In this paper, we question the conventional explanation about dropout, and argue that dropout is an effective optimization technique, which does not avoid co-adaptation. In addition, dropout usually takes much more time to train neural networks so that if we can replace dropout with a faster technique based on our explanation, there is no need for dropout.
2.3 Noise Injection to the Network
Like the L1 or L2 norms, regularizers can prevent models from overfitting and improve generalization capability. It has been known that adding noise during training is equivalent to regularizing the model (Bishop, 1995). In addition to dropout, there are several methods to train neural networks with noise, including weight noise injection (Graves et al., 2013), denosing auto-encoder (Vincent et al., 2008), and dropconnect (Wan et al., 2013). Those methods add (or multiply) Gaussian (or Bernoulli) noise to weight (or node) values. For example, weight noise injection adds Gaussian noise to weight values, and dropout multiplies random values drawn from the Bernoulli distribution to node values. Such methods improve performance in many tasks (Graves et al., 2013; Pham et al., 2014).
On the other hand, noise can be applied to activation function as in noisy activation function (Gulcehre et al., 2016). Noisy activation function adds noise where the node output would saturate, so that some gradient information can be propagated even when the outputs are saturated. Although noisy activation function trains the network with noise, it is not explicitly considered as a regularizer. We understand dropout in the same line with noisy activation function, that is, dropout makes gradient flow even in the saturation areas, which is described in the next section.
3 Dropout Analysis
In this section, first we show that dropout does not avoid co-adaptation. Then, we argue that dropout works as an effective optimization technique by making more gradient information flow through nonlinear activation functions.
First, to understand what dropout does to the weights, we compare the distributions of weights after training models with or without dropout. We trained two neural networks on the MNIST dataset. The two networks have three fully connected layers with as activation function, and the layers were all initialized uniformly following Glorot and Bengio (2010).

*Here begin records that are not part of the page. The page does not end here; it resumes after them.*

Design shuzizhong, start of the top module:
module shuzizhong(
    input wire clk1,         
    input wire reset,        
    input wire ah1,          
    input wire am1,          
    input wire alarm1,       
    input wire en,           
    input wire naozhong,     
    output wire [0:6] shi,       
    output wire [0:6] ge,        
    output wire [0:6] min_shi,   
    output wire [0:6] min_ge,    
    output wire [0:6] sec_shi,   
    output wire [0:6] sec_ge,    
    output wire daodian,     
    output wire audio        
);
clock: 10.7 ns
lec_check: 0
abc_area: 1
cap_margin: 30
cell_pad_in_sites_detail_placement: 0
core_margin: 2
core_utilization: 70
cts_cluster_diameter: 231
cts_cluster_size: 15
hold_slack_margin: 0.03
max_routing_layer: met5
setup_slack_margin: -0.45
slew_margin: 20
run.sh (not shown) runs the stock make flow with config.mk's settings and CLKGATE_MAP_FILE=.
The starting point finished with negative setup slack left.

Figure 1 shows distributions of weights from the two networks after training. In both networks, the top layer (Layer 3) looks more of the Gaussian distribution which indicates that the top layer trained more than the lower layers. Interestingly, dropout makes the three distributions Gaussian-like with similar statistics. This implies that the lower layers are trained more with dropout than without dropout, which in turn implies that gradient information flows more into the lower layer with dropout.
To check the presence of the co-adaptation problem more directly, we investigate the correlation between the node values. Generally, correlation between node values is a necessary condition for co-adaptation of the nodes. If dropout avoids co-adaptation, the correlations with dropout should be smaller than the ones without dropout. We checked the correlations between the node values with the MNIST test dataset after training two models with or without dropout. Figure 2 and Table 1 show the distributions of node correlations of each layer and the counts of cases which have high correlation values, respectively.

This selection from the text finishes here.